*** Block opens ***

==> config.mk <==
export PLATFORM = sky130hd
export DESIGN_NAME = serial_frame_tx_flat
export DESIGN_NICKNAME = d
export VERILOG_FILES = /design/src/rtl/serial_frame_tx_if.sv /design/src/rtl/serial_frame_tx.sv /design/src/flat_wrapper.sv
export SDC_FILE = /design/constraint.sdc
export NUM_CORES = 1
export LEC_CHECK = 0
export CAP_MARGIN = 5
export CORE_MARGIN = 2
export CORE_UTILIZATION = 51
export DETAILED_ROUTE_END_ITERATION = 8
export DONT_BUFFER_PORTS = 1
export GPL_ROUTABILITY_DRIVEN = 0
export PLACE_DENSITY = 0.68
export SETUP_SLACK_MARGIN = 0.15
export SYNTH_ARGS = -nofsm -noshare
export SYNTH_HDL_FRONTEND = slang
export SYNTH_SLANG_ARGS = --single-unit
==> constraint.sdc <==
create_clock -name clk -period 3.9 [get_ports clk]
set_clock_uncertainty 0.1 [all_clocks]
set_input_delay 0.78 -clock clk [delete_from_list [all_inputs] [get_ports clk]]
set_output_delay 0.78 -clock clk [all_outputs]
set_load 0.02 [all_outputs]
==> src/rtl/serial_frame_tx_if.sv <==
// Handshake and serial-output bundle between a word source, serial_frame_tx and
// the downstream even-ones detector / checker.
interface serial_frame_tx_if #(
  parameter int unsigned WIDTH = 8
);
  logic             load_valid;
  logic [WIDTH-1:0] load_data;
  logic             load_ready;
  logic             dout;
  logic             dout_valid;
  logic             frame_start;
  logic             frame_last;
  logic             expected_even;
  logic             busy;

  modport master (
    output load_valid, load_data,
    input  load_ready, dout, dout_valid, frame_start, frame_last, expected_even, busy
  );

  modport slave (
    input  load_valid, load_data,
    output load_ready, dout, dout_valid, frame_start, frame_last, expected_even, busy
  );
endinterface

==> src/rtl/serial_frame_tx.sv <==
// Parallel-to-serial frame transmitter: shifts WIDTH-bit words out one bit per clock
// with start/last strobes, a reference even-parity flag and optional idle gaps.
module serial_frame_tx #(
  parameter int unsigned WIDTH      = 8,
  parameter bit          MSB_FIRST  = 1'b1,
  parameter int unsigned GAP_CYCLES = 0
) (
  input  logic             clk,
  input  logic             rst,
  serial_frame_tx_if.slave io_tx
);

  localparam int unsigned CNT_W = $clog2(WIDTH);
  localparam int unsigned GAP_W = 4;
  localparam logic [CNT_W-1:0] LAST_BIT = CNT_W'(WIDTH - 1);
  localparam logic [GAP_W-1:0] LAST_GAP = GAP_W'((GAP_CYCLES > 0) ? (GAP_CYCLES - 1) : 0);

  typedef enum logic [1:0] {S_IDLE, S_SHIFT, S_GAP} state_t;

  state_t           r_state;
  logic [WIDTH-1:0] r_shreg;
  logic [CNT_W-1:0] r_cnt;
  logic [GAP_W-1:0] r_gap_cnt;
  logic             r_even;
  logic             r_load_ready;
  logic             r_dout;
  logic             r_dout_valid;
  logic             r_frame_start;
  logic             r_frame_last;
  logic             r_expected_even;
  logic             r_busy;

  logic             w_accept;
  logic             w_first_bit;
  logic             w_next_bit;
  logic             w_last_bit;
  logic             w_last_gap;
  logic [CNT_W-1:0] w_cnt_nxt;
  logic [GAP_W-1:0] w_gap_nxt;

  // load_ready is only ever raised where a new word may enter, so it alone gates acceptance
  assign w_accept    = io_tx.load_valid & r_load_ready;
  assign w_first_bit = MSB_FIRST ? io_tx.load_data[WIDTH-1] : io_tx.load_data[0];
  assign w_next_bit  = MSB_FIRST ? r_shreg[WIDTH-2] : r_shreg[1];
  assign w_last_bit  = (r_cnt == LAST_BIT);
  assign w_last_gap  = (r_gap_cnt == LAST_GAP);
  assign w_cnt_nxt   = r_cnt + CNT_W'(1);
  assign w_gap_nxt   = r_gap_cnt + GAP_W'(1);

  always_ff @(posedge clk or posedge rst) begin
    if (rst) begin
      r_state         <= S_IDLE;
      r_shreg         <= '0;
      r_cnt           <= '0;
      r_gap_cnt       <= '0;
      r_even          <= 1'b0;
      r_load_ready    <= 1'b0;
      r_dout          <= 1'b0;
      r_dout_valid    <= 1'b0;
      r_frame_start   <= 1'b0;
      r_frame_last    <= 1'b0;
      r_expected_even <= 1'b0;
      r_busy          <= 1'b0;
    end else begin
      r_load_ready    <= 1'b0;
      r_dout          <= 1'b0;
      r_dout_valid    <= 1'b0;
      r_frame_start   <= 1'b0;
      r_frame_last    <= 1'b0;
      r_expected_even <= 1'b0;
      r_busy          <= 1'b0;
      if (w_accept) begin
        r_state       <= S_SHIFT;
        r_shreg       <= io_tx.load_data;
        r_even        <= ~^io_tx.load_data;
        r_cnt         <= '0;
        r_dout        <= w_first_bit;
        r_dout_valid  <= 1'b1;
        r_frame_start <= 1'b1;
        r_busy        <= 1'b1;
      end else begin
        case (r_state)
          S_IDLE: begin
            r_load_ready <= 1'b1;
          end
          S_SHIFT: begin
            if (!w_last_bit) begin
              r_cnt           <= w_cnt_nxt;
              r_shreg         <= MSB_FIRST ? (r_shreg << 1) : (r_shreg >> 1);
              r_dout          <= w_next_bit;
              r_dout_valid    <= 1'b1;
              r_busy          <= 1'b1;
              r_frame_last    <= (w_cnt_nxt == LAST_BIT);
              r_expected_even <= (w_cnt_nxt == LAST_BIT) & r_even;
              r_load_ready    <= (GAP_CYCLES == 0) && (w_cnt_nxt == LAST_BIT);
            end else if (GAP_CYCLES != 0) begin
              r_state      <= S_GAP;
              r_gap_cnt    <= '0;
              r_busy       <= 1'b1;
              r_load_ready <= (GAP_CYCLES == 1);
            end else begin
              r_state      <= S_IDLE;
              r_load_ready <= 1'b1;
            end
          end
          S_GAP: begin
            if (!w_last_gap) begin
              r_gap_cnt    <= w_gap_nxt;
              r_busy       <= 1'b1;
              r_load_ready <= (w_gap_nxt == LAST_GAP);
            end else begin
              r_state      <= S_IDLE;
              r_load_ready <= 1'b1;
            end
          end
          default: r_state <= S_IDLE;
        endcase
      end
    end
  end

  assign io_tx.load_ready    = r_load_ready;
  assign io_tx.dout          = r_dout;
  assign io_tx.dout_valid    = r_dout_valid;
  assign io_tx.frame_start   = r_frame_start;
  assign io_tx.frame_last    = r_frame_last;
  assign io_tx.expected_even = r_expected_even;
  assign io_tx.busy          = r_busy;

endmodule
==> src/flat_wrapper.sv <==
// flat-port wrapper written by rule: the top's interface ports become plain ports
module serial_frame_tx_flat 
#(
  parameter int unsigned WIDTH      = 8,
  parameter bit          MSB_FIRST  = 1'b1,
  parameter int unsigned GAP_CYCLES = 0
)
  (clk, rst, io_tx_load_valid, io_tx_load_data, io_tx_load_ready, io_tx_dout, io_tx_dout_valid, io_tx_frame_start, io_tx_frame_last, io_tx_expected_even, io_tx_busy);
  serial_frame_tx_if #(.WIDTH(WIDTH)) io_tx_i ();
  input  logic clk;
  input  logic rst;
  input wire logic [$bits(io_tx_i.load_valid)-1:0] io_tx_load_valid;
  input wire logic [$bits(io_tx_i.load_data)-1:0] io_tx_load_data;
  output wire logic [$bits(io_tx_i.load_ready)-1:0] io_tx_load_ready;
  output wire logic [$bits(io_tx_i.dout)-1:0] io_tx_dout;
  output wire logic [$bits(io_tx_i.dout_valid)-1:0] io_tx_dout_valid;
  output wire logic [$bits(io_tx_i.frame_start)-1:0] io_tx_frame_start;
  output wire logic [$bits(io_tx_i.frame_last)-1:0] io_tx_frame_last;
  output wire logic [$bits(io_tx_i.expected_even)-1:0] io_tx_expected_even;
  output wire logic [$bits(io_tx_i.busy)-1:0] io_tx_busy;
  assign io_tx_i.load_valid = io_tx_load_valid;
  assign io_tx_i.load_data = io_tx_load_data;
  assign io_tx_load_ready = io_tx_i.load_ready;
  assign io_tx_dout = io_tx_i.dout;
  assign io_tx_dout_valid = io_tx_i.dout_valid;
  assign io_tx_frame_start = io_tx_i.frame_start;
  assign io_tx_frame_last = io_tx_i.frame_last;
  assign io_tx_expected_even = io_tx_i.expected_even;
  assign io_tx_busy = io_tx_i.busy;
  serial_frame_tx #(.WIDTH(WIDTH), .MSB_FIRST(MSB_FIRST), .GAP_CYCLES(GAP_CYCLES)) u_core (.clk(clk), .rst(rst), .io_tx(io_tx_i));
endmodule
# Yosys cells after proc, flatten, opt, wreduce, memory -nomap -nowiden
# Cells that the tools add are included.
[word_totals] inputBits=11 register_bits=24
[classes] n_bitwise=4 reduce_logical=8 muxes=30 n_addsub=2 n_eq_ne=8
[ops] operator="$mux W7" count=3
[ops] operator="$mux W1" count=18
[ops] operator="$mux W3" count=3
[ops] operator="$logic_not A4 Y1" count=2
[ops] operator="$reduce_xnor A8 Y1" count=1
[ops] operator="$eq A3 B3 Y1 const B" count=2
[ops] operator="$mux W2" count=3
[ops] operator="$ne A3 B1 Y1 const B" count=2
[ops] operator="$pmux W2 S3" count=1
[ops] operator="$reduce_and A3 Y1" count=2
[ops] operator="$add A4 B1 Y4 const B" count=1
[ops] operator="$ne A2 B1 Y1 const B" count=2
[ops] operator="$add A3 B1 Y3 const B" count=1
[ops] operator="$pmux W1 S3" count=1
[ops] operator="$and A1 B1 Y1" count=2
[ops] operator="$eq A2 B1 Y1 const B" count=1
[ops] operator="$eq A2 B2 Y1 const B" count=1
[ops] operator="$logic_not A2 Y1" count=1
[ops] operator="$not A1 Y1" count=2
[ops] operator="$pmux W1 S2" count=1
[ops] operator="$reduce_and A2 Y1" count=1
[ops] operator="$reduce_bool A2 Y1" count=1

# Depth between registers and ports, before layout
# Gate-level depths: netlist of the first run.
[logic_depth] word_depth=6 ltp_mapped=6 ltp_nobuf=5

# Worst setup path after synthesis of the first run
# OpenSTA, ideal clock, no wires.
[synth_path] path_kind="input to register" start="input io_tx_load_data[7]" end="register u_core.r_even" arrival_ns=1.294 path_stages=4 path_slack_ns=2.382 setup_time_ns=0.125 n_path_buf=0 path_cell_list="xor2_1 > xnor2_1 > xnor2_1 > o21ai_1"
[synth_via] elab_chain_cells=1
[synth_lines] item="from (decl)" line="flat_wrapper.sv:13" rtl="input wire logic [$bits(io_tx_i.load_data)-1:0] io_tx_load_data;"
[synth_lines] item="$reduce_xnor A8 Y1" line="serial_frame_tx.sv:75" rtl="r_even <= ~^io_tx.load_data;"
[synth_lines] item="to (signal assigned)" line="serial_frame_tx.sv:75"
[synth_lines] item="to (decl)" line="serial_frame_tx.sv:24" rtl="logic r_even;"
# No other way between the ends.
# A chain may end at the register's enable or synchronous reset.

# Worst setup path after layout of the first run
[layout_path] start="register u_core.r_busy, in the netlist u_core.io_tx.busy" end="output io_tx_busy"
[layout_lines] item="from (decl)" line="serial_frame_tx.sv:31" rtl="logic r_busy;"
[layout_lines] item="from (signal assigned)" line="serial_frame_tx.sv:63" rtl="r_busy <= 1'b0;"
[layout_lines] item="from (signal assigned)" line="serial_frame_tx.sv:71" rtl="r_busy <= 1'b0;"
[layout_lines] item="from (signal assigned)" line="serial_frame_tx.sv:80" rtl="r_busy <= 1'b1;"
[layout_lines] item="to (decl)" line="flat_wrapper.sv:20" rtl="output wire logic [$bits(io_tx_i.busy)-1:0] io_tx_busy;"
# No word-level cell between the ends.

==> results.ini, run 1 <==
[finish]
drive_above_1_share=0.0843
num_antenna_cells=0
fin_nets=98
final_cells=99
area_delta_synth_final_pct=3.85

[sta]
finalCritPeriodShare=0.446
rsz0062_at_grt=no
worst_pin_slew_ns=0.654
maxSlewViolCount=0
fmax_ghz=0.575
period_minus_slack_ns=1.74
fin_hold_ws_ns=0.358
relSlewSlack=0.564
final_hold_viol_count=0
finalSetupViolCount=0
tns_ns=0

[worst_setup_path]
required_ns=3.02
path_class=reg2out
rr_startpoint=u_core.r_cnt[0]
path_max_fanout=2
start_kind=register
setup.worst_path.end_class=output pin
worstSetupStartpoint=u_core.io_tx.busy
arrival_ns=0.86

[clocking]
cts.clk_slew.worst_paths_ns=0.10
clockRootBuffer=clkbuf_4
post_cts_buffers=0
hold_buffers=0
clock_path_buffers=2
cts-resized-gates=0
clkSinkCount=18
cts_tree=built
cts-htree-levels=1
clock_latency_ns=0.29
numCtsBuffers=3

[pwr]
switching_share=0.394
p_leak_nw=0.402
combPwrFrac=0.334
switchingPower_uw=270
internal_power_uw=416
peakVddDrop_v=0.000298
power_frac_clock=0.164
p_seq_frac=0.502
power_per_cell_area_nw_per_um2=812

[synth]
synth_cell_type_count=20
avgSynthCellArea_sq_um=9.80
synth_seq_cells=18
synth_nets=97
seq_area_frac_synth=0.554
ys_top_cells_by_area=dfrtp_1 55%, nand2_1 10%, xnor2_1 7.5%, a31oi_1 4.6%, ha_1 4.6%
yosys.area.top_type=dfrtp_1
ys_warn_count=0
syn-cell-area_sq_um=813
syn_inst=83
synth_top_cell_area_share=0.554

[place]
hpwl_um=893
place_inst=95
portBuffers=0

[routing]
viasPerCell=5.42
wl_per_cell_um=12.5
dr.pass1.iters=4
drcViolationCount=0
vias=537
drt-total-wl_um=1240
ant_nets=0
drt_iter0_markers=10

[status]
status=complete, no violations

[die]
fp.dieH_um=43.9
initial_core_util=0.540
pin_count=18
rows=14
die_w_um=43.9
core-area_sq_um=1510
fp.dieArea_sq_um=1930

[global_routing]
grt_overflow=0
grt_usage=0.166
grt_max_degree=20
grt_first_pass_wirelength_um=2320
grt_pass1_vias=531
antenna_found_initial=0

[worst_hold_path]
hold_path_class=in2async

[flow_run]
max_cap_violations=0

## routing by layer
metal / share of wire / vias up / GRT usage
met5: 0 / - / 0
met4: 0 / 0 / 0.0909
met3: 0.076 / 0 / 0.0500
met2: 0.47 / 19 / 0.247
met1: 0.46 / 252 / 0.217
li1: - / 266 / -
## area by class of cell
cell class,instances,area [sq um]
fill,150,662
sequential,18,450
multi-input combinational,58,327
clock buffer,4,36.3
tap,16,20.0
inverter,3,11.3
## power by group through the flow
stage,sequential (mW),clock (mW),combinational (mW)
floorplan,0.332,0,0.220
detailed placement,0.349,0,0.232
global placement,0.347,0,0.223
finish,0.344,0.113,0.229
CTS,0.344,0.118,0.233
global route,0.357,0.122,0.275
## flip-flops by register name, indices dropped and copies added, names as in the netlist
signal	count
u_core.r_shreg	7
u_core.r_cnt	3
u_core.io_tx.busy	1
u_core.io_tx.dout	1
u_core.io_tx.expected_even	1
u_core.io_tx.frame_last	1
u_core.io_tx.frame_start	1
u_core.io_tx.load_ready	1
u_core.r_even	1
u_core.r_state	1
## metrics by stage
stage,instance area (sq um),util,power (mW),worst slack [ns]
2_1_floorplan,813,-,0.552,2.38
5_1_grt,845,0.561,0.753,1.98
3_3_place_gp,808,0.537,0.570,2.20
3_5_place_dp,808,0.537,0.580,2.19
4_1_cts,845,0.561,0.695,2.14
6_report,845,0.561,0.686,2.16
## Yosys cell counts
master,n
nand2_1,22
dfrtp_1,18
nor2_1,8
xnor2_1,7
a31oi_1,6
ha_1,3
a21oi_1,2
buf_2,2
buf_4,2
inv_1,2
nand3_1,2
a211oi_1,1
and2_1,1
and2b_1,1
inv_2,1
nand2_2,1
nand2b_1,1
nor3_2,1
o21ai_1,1
xor2_1,1
## kinds of logic after synthesis
group | share of synthesized area
buffers and inverters | 0.0446
AOI/OAI and AO/OA | 0.0738
xor gates and xnor gates | 0.0862
and+or+nand+nor | 0.195
DFF | 0.554
adders and majority gates | 0.0462
## cell usage in the layout (no fill, tap or decap)
cell type	instances
inv_1	2
nand2_2	1
a31oi_1	6
dfrtp_1	18
nand2_1	22
and2_1	1
clkbuf_8	1
xnor2_1	7
and2b_1	1
a21oi_1	2
xor2_1	1
nand3_1	2
nand2b_1	1
clkbuf_4	3
ha_1	3
a211oi_1	1
nor2_1	8
o21ai_1	1
nor3_2	1
inv_2	1
## final timing paths
check / to / slack (ns) / cells past startpoint
worst min-delay path: u_core.r_shreg[6] / 0.36 / 1
min in group clk: u_core.r_even / 0.39 / 2
worst max register to register: u_core.r_shreg[1] / 2.18 / 5
worst max-delay path: io_tx_busy / 2.16 / 0
worst min register to register: u_core.r_even / 0.39 / 2
max in group asynchronous: u_core.r_shreg[3] / 2.93 / 1
## worst register-to-register path, delay by kind of cell, from the launching register on
family	cells	cell delay (ns)
adder cells (fa/ha/maj)	2	0.39
AO/OA/AOI/OAI	1	0.19
AND/OR/NAND/NOR	2	0.54
flip-flops	1	0.42
(Power assumes the default switching activity.)
==> run 2: changes to the inputs <==
--- a/config.mk
+++ b/config.mk
@@ -11,7 +11,7 @@
 export DETAILED_ROUTE_END_ITERATION = 8
 export DONT_BUFFER_PORTS = 1
 export GPL_ROUTABILITY_DRIVEN = 0
-export PLACE_DENSITY = 0.68
+export PLACE_DENSITY = 0.71
 export SETUP_SLACK_MARGIN = 0.15
 export SYNTH_ARGS = -nofsm -noshare
 export SYNTH_HDL_FRONTEND = slang
==> constraint.sdc (replaced) <==
create_clock -name clk -period 1.5 [get_ports clk]
set_clock_uncertainty 0.1 [all_clocks]
set_input_delay 0.3 -clock clk [delete_from_list [all_inputs] [get_ports clk]]
set_output_delay 0.3 -clock clk [all_outputs]
set_load 0.02 [all_outputs]
==> results.ini, run 2 (same netlist as run 1, synthesis figures left out) <==
[status]
status=complete, but fails checks
violations=negative setup slack

[finish]
nFillCells=121
regMostFlops=u_core.r_shreg
layout_commonest_cell=dfrtp_1
area_delta_synth_final_pct=22.2
reg.largest.list=u_core.r_shreg: 7 flops, u_core.r_cnt: 3 flops
final_cells=112
largest_reg_flops=7
layout_common_cells=18 x dfrtp_1, 17 x nand2_1, 10 x buf_4, 8 x nor2_1, 7 x xnor2_1
final_core_util=0.659
fin_nets=111
num_antenna_cells=0
drive_above_1_share=0.313

[place]
portBuffers=0
place_inst=105
hpwl_um=1090

[routing]
drcViolationCount=0
drt_iter0_markers=5
viasPerCell=5.41
vias=606
ant_nets=0
dr.pass1.iters=4
wl_per_cell_um=13.2
drt-total-wl_um=1480

[pwr]
power_per_cell_area_nw_per_um2=2220
peakVddDrop_v=0.00104
p_leak_nw=0.467
finalPower_mw=2.20

[sta]
fmax_ghz=0.656
fin_hold_ws_ns=0.00913
rsz0062_at_grt=yes
final_hold_viol_count=0
finalSetupViolCount=5
relSlewSlack=0.765
period_minus_slack_ns=1.52
tns_ns=-0.0727
timing.final.ws_setup_ns=-0.0243
finalCritPeriodShare=1.02
maxSlewViolCount=0
worst_pin_slew_ns=0.353

[clocking]
clock_path_buffers=2
numCtsBuffers=3
cts-htree-levels=1
cts.clk_slew.worst_paths_ns=0.10
clkSinkCount=18
cts_tree=built
clockRootBuffer=clkbuf_4
clock_latency_ns=0.29

[global_routing]
grt_usage=0.184
grt_max_degree=19
grt_overflow=0
grt_first_pass_wirelength_um=2530
grt_pass1_vias=614
antenna_found_initial=0

[worst_setup_path]
max_stage_delay_ns=0.40
path_max_fanout=4
path_cells=ha_2 > ha_4 > and2b_2 > buf_6 > nand2_2 > a31oi_1
setup.worst_path.end_class=register
rr_worst_depth=6
rr_startpoint=u_core.r_cnt[0]
reg2reg_slack_ns=-0.02
required_ns=1.61
cp_num_buf_inv=1
r2r_end=u_core.r_shreg[2]
path_class=reg2reg
arrival_ns=1.64
start_kind=register
critPathTopFamily=flip-flops
slowest_stage=dfrtp_1

[die]
core-area_sq_um=1510
rows=14
initial_core_util=0.540
pin_count=18
fp.dieArea_sq_um=1930
fp.dieH_um=43.9
die_w_um=43.9

[worst_hold_path]
min_to=u_core.r_shreg[0]
hp-start=io_tx_load_data[0]
hold_path_class=in2reg
whs_path_depth=2

[flow_run]
max_cap_violations=0

-- run 2: cell types whose count changed in the layout (fill, tap and decap cells not counted), sizes merged --
cell         change
dlygate4sd3      +1
buf             +12
-- run 2: final cells by class --
cell class / instances / area [sq um] / area share
clock buffer: 4 / 36.3 / 0.0365
inverter: 3 / 11.3 / 0.0113
multi-input combinational: 58 / 368 / 0.370
sequential: 18 / 450 / 0.453
tap: 16 / 20.0 / 0.0202
timing repair buffer: 13 / 108 / 0.108
-- run 2: routing by layer --
layer  track usage  up-vias  part of all wire
met5             0        -                 0
met4        0.0909        0             0.018
met3        0.0458        5             0.072
met2         0.285       19              0.48
met1         0.240      289              0.43
li1              -      293                 -
-- run 2: what timing repair did --
action	in CTS	in global routing
hold buffers	1	0
endpoints found under the setup margin	13	15
setup buffers	0	2
endpoints found under the hold margin	7	0
gates resized for setup	4	7
pin swaps	4	8
-- run 2: per-stage QoR --
stage               worst slack [ns]  area (sq um)
floorplan                     0.0533           838
global placement              0.0275           898
detailed placement          -0.00976           898
CTS                         -0.00916           957
global route                 -0.0892           993
finish                       -0.0243           993
-- run 2: worst register-to-register path: cells and delay by family (launching register included) --
| kind | cells | cell delay [ns] |
|---|---|---|
| flops | 1 | 0.40 |
| buf+inv | 1 | 0.13 |
| compound gates | 1 | 0.17 |
| fa+ha+maj | 2 | 0.35 |
| simple gates | 2 | 0.29 |
-- run 2: worst max path at each step --
| stage | endpoint | cells after the start | from |
|---|---|---|---|
| 3_5_place_dp | u_core.r_cnt[1] | 5 | u_core.r_cnt[0] |
| 5_1_grt | u_core.r_shreg[5] | 6 | u_core.r_cnt[0] |
| 3_3_place_gp | u_core.r_shreg[3] | 6 | u_core.r_cnt[0] |
| 6_report | u_core.r_shreg[2] | 6 | u_core.r_cnt[0] |
| 4_1_cts | u_core.r_shreg[3] | 6 | u_core.r_cnt[1] |
| 2_1_floorplan | u_core.r_shreg[1] | 6 | u_core.r_cnt[1] |
-- run 2: report_power, final --
group,total (mW),internal [mW],switching [mW]
Combinational,1.02,0.521,0.502
Sequential,0.884,0.698,0.186
Clock,0.298,0.148,0.150
Total,2.20,1.37,0.838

*** Block closes ***

EXERCISE DIRECTIONS: Repeat word for word the lines above that run from the line containing "grt_pass1_vias=531" through the line containing "## power by group through the flow", both ends included, and nothing else.

OUTPUT OF THE EXERCISE:
grt_pass1_vias=531
antenna_found_initial=0

[worst_hold_path]
hold_path_class=in2async

[flow_run]
max_cap_violations=0

## routing by layer
metal / share of wire / vias up / GRT usage
met5: 0 / - / 0
met4: 0 / 0 / 0.0909
met3: 0.076 / 0 / 0.0500
met2: 0.47 / 19 / 0.247
met1: 0.46 / 252 / 0.217
li1: - / 266 / -
## area by class of cell
cell class,instances,area [sq um]
fill,150,662
sequential,18,450
multi-input combinational,58,327
clock buffer,4,36.3
tap,16,20.0
inverter,3,11.3
## power by group through the flow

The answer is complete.